The ultrastructure of the layer of alveolar sacs of Tetrahymena thermophila and its relationship with the plasma membrane were examined in thin sections and freeze-fracture replicas. In thin sections, the plasma membrane and outer alveolar membrane are seen to parallel each other closely and are linked by struts 9 nm wide spaced at 9 nm intervals. The plasma and alveolar membranes have different ultrastructural characteristics. The unit-membrane structure of the plasma membrane is asymmetric and thicker than that of the alveolar membrane. The unit-membrane structure of the alveolar membrane is symmetric. The lateral borders of adjacent alveolar sacs are closely apposed and flattened against one another, forming alveolar sutures. The pellicle at the cell surface, consisting of the plasma membrane, the alveolar sacs and the underlying epiplasm, overlies a single layer of mitochondria and a single layer of flattened cisterns of rough-surfaced endoplasmic reticulum (RER). Examination of freeze-fracture replicas reveals that the plasma membrane and the inner and outer alveolar membranes each have a unique population of unit-membrane particles. This suggests that they are separate membrane domains.

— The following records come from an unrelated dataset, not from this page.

**config.mk**
```make
export PLATFORM = sky130hd
export DESIGN_NAME = cmm_core_map
export DESIGN_NICKNAME = d
export VERILOG_FILES = /design/src/design/cmm_pkg.sv /design/src/design/cmm_alu.sv /design/src/design/cmm_core_map.sv
export SDC_FILE = /design/constraint.sdc
export NUM_CORES = 2
export LEC_CHECK = 0
export ABC_AREA = 1
export BUFFER_PORTS_ARGS = -buffer_cell sky130_fd_sc_hd__buf_2
export CAP_MARGIN = 10
export CORE_MARGIN = 8
export CORE_UTILIZATION = 35
export CTS_BUF_LIST = sky130_fd_sc_hd__clkbuf_8
export DETAILED_ROUTE_END_ITERATION = 10
export GPL_ROUTABILITY_DRIVEN = 0
export PLACE_DENSITY = 0.5
export SYNTH_ARGS = -nofsm -noshare
export SYNTH_HDL_FRONTEND = slang
export SYNTH_SLANG_ARGS = --single-unit
```
**constraint.sdc**
```tcl
create_clock -name clk -period 5.3 [get_ports clk]
set_input_delay 0.265 -clock clk [delete_from_list [all_inputs] [get_ports clk]]
set_output_delay 0.265 -clock clk [all_outputs]
set_load 0.02 [all_outputs]
```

The appearance of alveolar sutures, i.e. the apposed lateral borders of adjacent alveolar sacs, suggests that the alveolar membranes in this region are more rigid than elsewhere and may be sealed together by an adhesive substance. Interruptions in the sutures are interpreted as indicating that adjacent alveolar sacs are connected by small isthmuses or channels, confirming earlier reports that alveolar sacs are large chambers within a continuous, interconnected system. Alveolar sacs, in their relationship with the plasma membrane, closely resemble the subsurface cisterns of nerve and muscle cells. In muscle cells, the cisterns participate in the regulation of the cytoplasmic calcium ion concentration that controls contraction of myofilaments. Several functions of the surface of Tetrahymena, e.g. secretion of mucocysts and ciliary motility, are believed to be calcium-dependent, and the alveolar sacs may play a role in mechanisms that control the concentration of this divalent cation in localized regions along the cell surface. The alveolar sacs contain laminated inclusion bodies that appear to be rich in phospholipid. The inclusion bodies may represent reserves of phospholipid material stored in preparation for membrane formation.